News Release

UT Southwestern receives $1.7 million grant to study effects of long-term space travel on the heart

Grant and Award Announcement

UT Southwestern Medical Center

DALLAS - Oct. 24, 2001 - Space researchers at UT Southwestern have received a $1.7 million grant from the National Aeronautics and Space Administration to study why the heart decreases in size during long-term space travel.

Cardiac atrophy, or a decrease in heart mass, affects the heart's pumping ability and causes the heart to shrink and become stiff. This debilitating condition is also associated with orthostatic intolerance, or the inability to stand upright, and has been documented in short-term space flights.

"There has been some concern that if cardiac atrophy is severe then the risk of arrhythmias (abnormal heart rhythms) may increase," said Dr. Benjamin Levine, principal investigator on the study and medical director of the Institute for Exercise and Environmental Medicine, a collaboration between UT Southwestern and Presbyterian Hospital of Dallas.

"There has been at least one report of a life-threatening arrhythmia in one of the astronauts aboard the Russian Space Station Mir," he said. "Our goal is to clearly define the clinical manifestations of cardiac atrophy during long-duration space flight and obtain information that may provide insight into the risk for cardiac arrhythmias."

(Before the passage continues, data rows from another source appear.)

===== src/rtl/apb_csr_slave.sv =====
// APB CSR slave: operand and control registers feed a command FIFO, results are read back
// from a result FIFO, and STATUS reports FIFO flags plus a pending-command count.
module apb_csr_slave #(
    parameter int unsigned APB_BUS_SIZE   = 32,
    parameter int unsigned NUM_OPERANDS   = 2,
    parameter int unsigned OPERAND_WIDTH  = 12,
    parameter int unsigned OPERATION_SIZE = 2,
    parameter int unsigned FIFO_OUT_WIDTH = 25,
    parameter int unsigned RD_WAIT        = 1,
    parameter int unsigned PEND_W         = 4,
    localparam int unsigned AW = $clog2(NUM_OPERANDS + 3),
    localparam int unsigned CW = OPERATION_SIZE + NUM_OPERANDS * OPERAND_WIDTH
) (
    input  logic                      clk,
    input  logic                      rst_n,
    input  logic [AW-1:0]             addr,
    input  logic                      sel,
    input  logic                      en,
    input  logic                      write,
    input  logic [APB_BUS_SIZE-1:0]   wdata,
    output logic                      ready,
    output logic                      slv_err,
    output logic [APB_BUS_SIZE-1:0]   rdata,
    input  logic                      full_in,
    output logic                      w_en_in,
    output logic [CW-1:0]             w_data_in,
    input  logic                      empty_out,
    output logic                      r_en_out,
    input  logic [FIFO_OUT_WIDTH-1:0] final_result
);
    typedef enum logic [1:0] {StIdle, StAccess, StWait} state_e;

    localparam int unsigned ResAddr    = NUM_OPERANDS + 1;
    localparam int unsigned StatusAddr = NUM_OPERANDS + 2;

    state_e                    r_state, w_state_next;
    logic [AW-1:0]             r_addr;
    logic                      r_write;
    logic [APB_BUS_SIZE-1:0]   r_wdata;
    logic                      r_err;
    logic [PEND_W+1:0]         r_status;
    logic [OPERAND_WIDTH-1:0]  r_operand [NUM_OPERANDS];
    logic [OPERATION_SIZE-1:0] r_op;
    logic [PEND_W-1:0]         r_pending;
    logic [2:0]                r_wcnt;
    logic [FIFO_OUT_WIDTH-1:0] r_res;

    logic                      w_setup, w_err, w_start, w_op_ok, w_opnd_we, w_op_we;
    logic [31:0]               w_addr32, w_raddr32;
    logic [OPERATION_SIZE-1:0] w_op;
    logic [FIFO_OUT_WIDTH-1:0] w_res;
    logic                      w_unused;

    assign w_addr32  = 32'(addr);
    assign w_raddr32 = 32'(r_addr);
    assign w_setup   = (r_state == StIdle) && sel && !en;
    assign w_op      = wdata[OPERATION_SIZE-1:0];
    assign w_start   = wdata[OPERATION_SIZE];
    assign w_op_ok   = (w_op == OPERATION_SIZE'(1)) || (w_op == OPERATION_SIZE'(2));
    assign w_unused  = ^{r_wdata, r_op};

    // Every error is decided from setup-phase inputs so the access phase has no side effects.
    always_comb begin
        w_err = 1'b1;
        if (w_addr32 == 32'd0) begin
            w_err = !write || (w_start && (full_in || !w_op_ok));
        end else if (w_addr32 <= NUM_OPERANDS) begin
            w_err = !write;
        end else if (w_addr32 == ResAddr) begin
            w_err = write || empty_out;
        end else if (w_addr32 == StatusAddr) begin
            w_err = write;
        end
    end

    always_ff @(posedge clk or negedge rst_n) begin
        if (!rst_n) begin
            r_state   <= StIdle;
            r_addr    <= '0;
            r_write   <= 1'b0;
            r_wdata   <= '0;
            r_err     <= 1'b0;
            r_status  <= '0;
            r_op      <= '0;
            r_pending <= '0;
            r_wcnt    <= '0;
            r_res     <= '0;
            for (int i = 0; i < NUM_OPERANDS; i++) begin
                r_operand[i] <= '0;
            end
        end else begin
            r_state <= w_state_next;
            if (w_setup) begin
                r_addr   <= addr;
                r_write  <= write;
                r_wdata  <= wdata;
                r_err    <= w_err;
                r_status <= {r_pending, full_in, empty_out};
            end
            if (w_op_we) begin
                r_op <= r_wdata[OPERATION_SIZE-1:0];
            end
            for (int i = 0; i < NUM_OPERANDS; i++) begin
                if (w_opnd_we && w_raddr32 == 32'(i + 1)) begin
                    r_operand[i] <= r_wdata[OPERAND_WIDTH-1:0];
                end
            end
            // r_wcnt holds the cycle index since the first ACCESS cycle while in WAIT.
            if (r_state == StAccess) begin
                r_wcnt <= 3'd1;
            end else if (r_state == StWait) begin
                r_wcnt <= r_wcnt + 3'd1;
            end
            if (r_state == StWait && r_wcnt == 3'd1) begin
                r_res <= final_result;
            end
            if (w_en_in && !r_en_out && r_pending != '1) begin
                r_pending <= r_pending + 1'b1;
            end else if (r_en_out && !w_en_in && r_pending != '0) begin
                r_pending <= r_pending - 1'b1;
            end
        end
    end

    always_comb begin
        w_state_next = r_state;
        ready        = 1'b0;
        slv_err      = 1'b0;
        rdata        = '0;
        w_en_in      = 1'b0;
        r_en_out     = 1'b0;
        w_opnd_we    = 1'b0;
        w_op_we      = 1'b0;
        // The result FIFO output is only valid the cycle after the pop; later cycles use r_res.
        w_res        = (r_wcnt == 3'd1) ? final_result : r_res;
        unique case (r_state)
            StIdle: begin
                if (sel && !en) begin
                    w_state_next = StAccess;
                end
            end
            StAccess: begin
                w_state_next = StIdle;
                if (!sel) begin
                    w_state_next = StIdle;
                end else if (r_err) begin
                    ready   = 1'b1;
                    slv_err = 1'b1;
                end else if (w_raddr32 == ResAddr) begin
                    r_en_out     = 1'b1;
                    w_state_next = StWait;
                end else begin
                    ready = 1'b1;
                    if (w_raddr32 == StatusAddr) begin
                        rdata = APB_BUS_SIZE'(r_status);
                    end else if (w_raddr32 == 32'd0) begin
                        w_op_we = 1'b1;
                        w_en_in = r_wdata[OPERATION_SIZE];
                    end else begin
                        w_opnd_we = 1'b1;
                    end
                end
            end
            StWait: begin
                if (!sel) begin
                    w_state_next = StIdle;
                end else if (r_wcnt == 3'(RD_WAIT)) begin
                    ready        = 1'b1;
                    rdata        = APB_BUS_SIZE'(w_res);
                    w_state_next = StIdle;
                end
            end
            default: w_state_next = StIdle;
        endcase
    end

    always_comb begin
        w_data_in = '0;
        for (int i = 0; i < NUM_OPERANDS; i++) begin
            w_data_in[i*OPERAND_WIDTH +: OPERAND_WIDTH] = r_operand[i];
        end
        w_data_in[CW-1 -: OPERATION_SIZE] = r_wdata[OPERATION_SIZE-1:0];
    end

endmodule

===== config.mk =====
export PLATFORM = sky130hd
export DESIGN_NAME = apb_csr_slave
export DESIGN_NICKNAME = d
export VERILOG_FILES = /design/src/rtl/apb_csr_slave.sv
export SDC_FILE = /design/constraint.sdc
export NUM_CORES = 1
export LEC_CHECK = 0
export BUFFER_PORTS_ARGS = -buffer_cell sky130_fd_sc_hd__buf_2
export CORE_ASPECT_RATIO = 1.1
export CORE_UTILIZATION = 30
export DETAILED_ROUTE_END_ITERATION = 8
export SLEW_MARGIN = 0
export SYNTH_ARGS = -nofsm -noshare
export SYNTH_HDL_FRONTEND = slang
export SYNTH_SLANG_ARGS = --single-unit

===== constraint.sdc =====
create_clock -name clk -period 3.3 [get_ports clk]
set_input_delay 0.33 -clock clk [delete_from_list [all_inputs] [get_ports clk]]
set_output_delay 0.33 -clock clk [all_outputs]
set_load 0.05 [all_outputs]

==> results.ini, run 1 <==
[cells_and_area]
insertedDiodeCount = 0
n_fill_cell = 882
fin_util_pct = 38.8
num-nets-final = 396
drive_gt1_share_pct = 52.5
synthToLayoutAreaGrowth_pct = 25.2

[synthesis]
ys.flop_type = dfrtp_1
synth-simple-area-share_pct = 14.2
synthXorXnorAreaFrac_pct = 0.638
synth-compound-area-share_pct = 5.15
avgSynthCellArea_um2 = 12.5
synthDistinctLibCells = 45
syn_inst = 220
synth_fa_ha_area_share_pct = 3.92
async_reset_ff_share_pct = 100
synth_top_family_by_area = multiplexers
yosysWarnings = 0
netlist_area_um2 = 2750
ys_ff_latch = 55
synth_edf_count = 0
synthMuxAreaShare_pct = 21.0
seq_area_frac_synth_pct = 50.1

[setup_path]
crit_path_end_kind = primary output
cp.required_ns = 2.97
cp-start-kind = flip-flop
worst_ep_arrival_time_ns = 2.25
crit_path_max_fanout = 7
critical_path_class = flip-flop to primary output

[global_routing]
overflow = 0
grt_start_max_net_pins = 29
grt_antenna_before_repair = 0
grt_pass1_vias = 1904
grtUsageTotal_pct = 12.6
grt_pass1_wl_um = 9350

[timing]
setup_tns_ns = 0
setup_viol = 0
fin_crit_sh_pct = 78.2
max_freq_ghz = 0.387
drv_slew = 0
skew_ns = 0.00473
finalCriticalPeriod_ns = 2.58
worstMarginPinSlew_ns = 0.728
relSlewSlack_pct = 51.3
hold_viol_final = 0
rsz0062_at_grt = no

[run_status]
status = finished, final reports clean

[place]
hpwl_um = 4440
place_congestion = 0.761
io_buffers = 101

[flow_run]
cap_viol_max_count = 0

[clock_network]
clkLatencyLatePin_ns = 0.31
hold_buffers = 0
cts_root_buf = clkbuf_8
cts_tree = yes
cts.sink_count = 55
cts_setup_buffers = 0
cts_max_level = 2
cts_buffers = 5
cts.repair.resized = 0
ctsLongestPathBuffers = 2
path_clk_slew_ns = 0.10

[detailed_routing]
finalWirelength_um = 5950
viasPerCell = 4.59
wl_per_cell_um = 13.6
dr.first_iter.drc_count = 30
drc_errors = 0
drtAntennaViolNets = 0
vias = 2002
drtPass1Iterations = 4

[pwr]
power.leakage_nw = 1.81
p_total_w = 0.00313
power_density_nw_per_um2 = 909
vdd_drop_max_mv = 0.617

[floorplan]
start_util_pct = 31.0
ios = 129
design.core.area_um2 = 8870
num_rows = 36
die_h_um = 102
die-area_um2 = 9540
die_x_um = 93.2

[min_path]
min_path_type = input port to asynchronous set/reset pin

[path summary, 6_finish.rpt]
path	cells past startpoint	end	slack (ns)	startpoint
min in group clk	2	r_wdata[3]	0.24	wdata[3]
setup reg to reg	9	r_pending[3]	0.72	r_state[1]
hold reg to reg	1	w_data_in[1]	0.51	w_data_in[1]
max in group asynchronous	2	r_wdata[0]	2.46	rst_n
hold / removal	1	w_data_in[16]	0.03	rst_n
setup / recovery	6	rdata[2]	0.72	r_state[1]
[cell type report]
type | instances | area [um^2] | area share [%]
Clock buffer | 6 | 82.6 | 2.40
Clock inverter | 2 | 20.0 | 0.582
Inverter | 6 | 22.5 | 0.655
Tap cell | 114 | 143 | 4.15
Multi-Input combinational cell | 148 | 1260 | 36.6
Sequential cell | 55 | 1380 | 40.0
Timing Repair Buffer | 105 | 536 | 15.6
[kinds of logic (layout without fill, tap and decap cells)]
family                   count (synthesis)  count (layout)
XOR/XNOR                                 2               2
adder cells (fa/ha/maj)                  8               8
multiplexers                            51              51
other                                    1               7
AO/OA/AOI/OAI                           19              19
buffers and inverters                   23             119
flip-flops                              55              55
AND/OR/NAND/NOR                         61              61
[per-stage QoR]
stage | hold WS [ns] | cells | area (um^2) | setup WS (ns)
after global placement | 0.377 | 428 | 3340 | 0.795
final | 0.0308 | 436 | 3440 | 0.718
after detailed placement | 0.392 | 428 | 3340 | 0.768
after CTS | 0.0475 | 436 | 3440 | 0.714
after global routing | 0.0768 | 436 | 3440 | 0.587
after floorplan | 0.0344 | 226 | 2770 | 0.947
[flip-flops by register name (all words and copies together), names as in the netlist]
name       count
r_state        2
r_err          1
r_pending      4
r_wdata       12
r_addr         3
r_status       6
w_data_in     24
r_wcnt         3
[where the power goes]
part	leakage [nW]	switching [W]	internal [W]
Clock	0.0533	0.000231	0.000177
Combinational	1.07	0.000966	0.000520
Sequential	0.687	0.000232	0.00100
Total	1.81	0.00143	0.00170
[cell usage in the layout (no fill, tap or decap), types with 2 or more instances in the layout]
cell type and count:
a21oi_1 3, a22o_1 7, and2_1 19, buf_2 101
buf_4 4, clkbuf_8 6, conb_1 7, dfrtp_1 55
ha_1 7, inv_1 6, mux2_2 49, nand2_1 9
nand2b_1 3, nand3_1 5, nand4_1 3, nor2_1 4
nor3_1 2, nor4_1 2, o21ai_0 2, o22ai_1 2
[cells in the mapped netlist, drive strengths merged (4+ instances only)]
library cell	instances	area, um^2
dfrtp	55	1380
inv	6	22.5
nand3	5	25.0
a22o	7	61.3
buf	14	98.8
nand4	4	40.0
ha	7	87.6
mux2	50	567
nor2	4	15.0
and2	20	126
nand2	9	33.8
[per-layer routing]
| metal | part of all wire [%] | track usage, % | wire length, um |
|---|---|---|---|
| met1 | 44 | 15.5 | 2610 |
| met2 | 48 | 21.1 | 2850 |
| met3 | 7.3 | 4.46 | 437 |
| met4 | 0.77 | 2.84 | 46 |
| met5 | 0 | 0 | 0 |
[critical path, stage by stage (launching register included)]
cell and delay, ns:
dfrtp_1 0.40, inv_1 0.10, ha_1 0.31, and4bb_4 0.31
and4b_1 0.39, a22o_1 0.18, buf_2 0.26
Power figures use the tool's default switching activity.
==> run 2, diff against run 1 <==
==> constraint.sdc (replaced) <==
create_clock -name clk -period 2.65 [get_ports clk]
set_input_delay 0.265 -clock clk [delete_from_list [all_inputs] [get_ports clk]]
set_output_delay 0.265 -clock clk [all_outputs]
set_load 0.05 [all_outputs]
==> run 2 against run 1 <==
- final cell count up 0.23%
- setup slack worse by 0.49 ns
- via count down 0.50%
- utilization up 0.17 points
- clock-buffer cell count unchanged
- sequential power up 24%
- sequential cell count unchanged
- final area up 0.44%
- clock skew up 0.0084 ns
- first-iteration DRC count up 57%
- largest power group unchanged
==> results.ini, run 2 (synthesized netlist as in run 1, its figures left out) <==
[pwr]
vdd_drop_max_mv = 0.840  ; +36%
power_density_nw_per_um2 = 1140  ; +25%
power.leakage_nw = 1.81  ; +0.43%

[timing]
fin_crit_sh_pct = 91.5
finalCriticalPeriod_ns = 2.42
skew_ns = 0.0132  ; +0.00842 ns
whs_ns = 0.0155  ; -0.0153 ns
relSlewSlack_pct = 50.1  ; -1.2 points
worstMarginPinSlew_ns = 0.749  ; +0.0207 ns
hold_viol_final = 0  ; unchanged
drv_slew = 0  ; unchanged
rsz0062_at_grt = no
setup_viol = 0  ; unchanged
setup_tns_ns = 0  ; unchanged
max_freq_ghz = 0.413

[setup_path]
crit_start = r_state[1]
cp-start-kind = flip-flop
worst_ep_arrival_time_ns = 2.63  ; +0.38 ns
rr_startpoint = r_state[1]
cp.required_ns = 2.86  ; -0.11 ns
crit_path_end_kind = flip-flop
crit_path_max_fanout = 8  ; +1
critical_path_class = flip-flop to flip-flop

[flow_run]
cap_viol_max_count = 0  ; unchanged

[detailed_routing]
wl_per_cell_um = 13.6  ; -0.60%
drtAntennaViolNets = 0  ; unchanged
finalWirelength_um = 5920  ; -0.37%
drc_errors = 0  ; unchanged
dr.first_iter.drc_count = 47  ; +57%
drtPass1Iterations = 4  ; unchanged
vias = 1992  ; -0.50%
viasPerCell = 4.56  ; -0.73%

[clock_network]
cts.repair.resized = 0  ; unchanged
cts_root_buf = clkbuf_8
cts_buffers = 5  ; unchanged
cts_max_level = 2  ; unchanged
hold_buffers = 0  ; unchanged
path_clk_slew_ns = 0.10  ; about the same
cts.sink_count = 55  ; unchanged
cts_tree = yes
ctsLongestPathBuffers = 2  ; unchanged
clkLatencyLatePin_ns = 0.31  ; about the same
cts_setup_buffers = 0  ; unchanged

[cells_and_area]
finalNonFillerCells = 437  ; +0.23%
synthToLayoutAreaGrowth_pct = 25.8
insertedDiodeCount = 0  ; unchanged
largest_reg_flops = 24  ; unchanged
mostFrequentLayoutCell = buf_2
num-nets-final = 398  ; +0.51%
fin_util_pct = 38.9  ; +0.17 points
drive_gt1_share_pct = 52.3  ; -0.16 points
layout_common_cells = 101 x buf_2, 55 x dfrtp_1, 49 x mux2_2

[global_routing]
grt_start_max_net_pins = 34  ; +17%
grt_pass1_vias = 1883  ; -1.1%
grt_antenna_before_repair = 0  ; unchanged
grt_pass1_wl_um = 9280  ; -0.74%
grtUsageTotal_pct = 12.7  ; +0.16 points
overflow = 0  ; unchanged

[place]
dp_cells = 430  ; +0.47%
io_buffers = 101  ; unchanged
hpwl_um = 4370  ; -1.6%
place_congestion = 0.800  ; +5.2%

[floorplan]
die_x_um = 93.2  ; unchanged
design.core.area_um2 = 8870  ; unchanged
die-area_um2 = 9540  ; unchanged
num_rows = 36  ; unchanged
ios = 129  ; unchanged
start_util_pct = 31.0  ; unchanged
die_h_um = 102  ; unchanged

[run_status]
status = finished, final reports clean

[min_path]
min_path_type = input port to asynchronous set/reset pin

run 2: path summary, 6_finish.rpt:
path | end | slack (ns) | cells after the start
max reg2reg | r_pending[3] | 0.23 | 9
min in group clk | r_wdata[7] | 0.19 | 2
max in group asynchronous | w_data_in[21] | 1.83 | 2
min | r_status[0] | 0.02 | 1
min reg2reg | w_data_in[11] | 0.51 | 1
max | r_pending[3] | 0.23 | 9
run 2: per-layer routing:
layer | part of all wire [%] | vias up | global-route usage [%] | routed length, um
met5 | 0 | - | 0 | 0
met4 | 0.61 | 0 | 3.91 | 36
met3 | 7.2 | 4 | 4.46 | 424
met2 | 50 | 62 | 21.4 | 2950
met1 | 42 | 967 | 15.3 | 2510
li1 | - | 959 | - | -
run 2: power by group:
group / internal, W / total (W) / switching (W)
registers: 0.00125 / 0.00153 / 0.000284
logic: 0.000654 / 0.00186 / 0.00121
clock network: 0.000278 / 0.000543 / 0.000265
total: 0.00218 / 0.00393 / 0.00175
run 2: cell type report:
cell class,instances,area [um^2]
Fill cell,884,5420
Sequential cell,55,1380
Multi-Input combinational cell,148,1260
Timing Repair Buffer,107,551
Tap cell,114,143
Clock buffer,6,72.6
Clock inverter,1,30.0
Inverter,6,22.5
run 2: metrics by stage:
step	total power [W]	setup WS, ns	cell area [um^2]
6_report	0.00393	0.227	3450
5_1_grt	0.00419	0.0487	3450
4_1_cts	0.00399	0.220	3450
3_5_place_dp	0.00343	0.256	3350
3_3_place_gp	0.00339	0.279	3350
2_1_floorplan	0.00299	0.297	2770
run 2: worst max-delay path, cell delays in order, from the launching register on:
cell      delay, ns
dfrtp_1        0.40
inv_1          0.10
ha_1           0.18
and4bb_4       0.28
nand4_4        0.16
ha_1           0.37
a21oi_1        0.16
nand2_1        0.11
mux2_4         0.30
a211o_1        0.28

This condition may be a significant limiting factor for extended space missions, specifically the Mission to Mars, said Dr. Gunnar Blomqvist, professor of internal medicine and physiology and director of the NASA Specialized Center of Research and Training in Physiology at UT Southwestern from 1993 to 1998.

Before astronauts take off for the Mission to Mars, which is at least a 2½ year trip, researchers hope to identify measures that can be taken to reverse cardiac atrophy.

Levine recently completed a bed-rest study and found that exercise training while reclining prevented atrophy of the heart.

"We think that cardiac atrophy is reversible and potentially can be prevented with sufficient exercise," Levine said.

The researchers will study 12 astronaut crew members of the International Space Station before, during and after space missions ranging from three to six months. They will assess the changes in cardiac mass, the compliance of the heart and the heart's ability to relax using magnetic resonance imaging, echo-Doppler readings and catheter-based measures of central venous pressure.

Findings from the study will also be relevant for individuals confined to long-term bed rest, such as patients with spinal-cord injuries, and other conditions associated with cardiac stiffness, like congestive heart failure, ischemic heart disease and aging.

UT Southwestern space researchers have been awarded numerous competitive grants from NASA to study how the body adjusts and reacts to weightlessness.

Levine, associate professor of internal medicine, and Blomqvist's co-investigators at UT Southwestern include Dr. Jose Joglar, assistant professor of internal medicine and Dr. Richard Page, professor of internal medicine. They will be working with space-medicine investigators at UT Medical Branch in Galveston, the Cleveland Clinic and NASA's Johnson Space Center in Houston.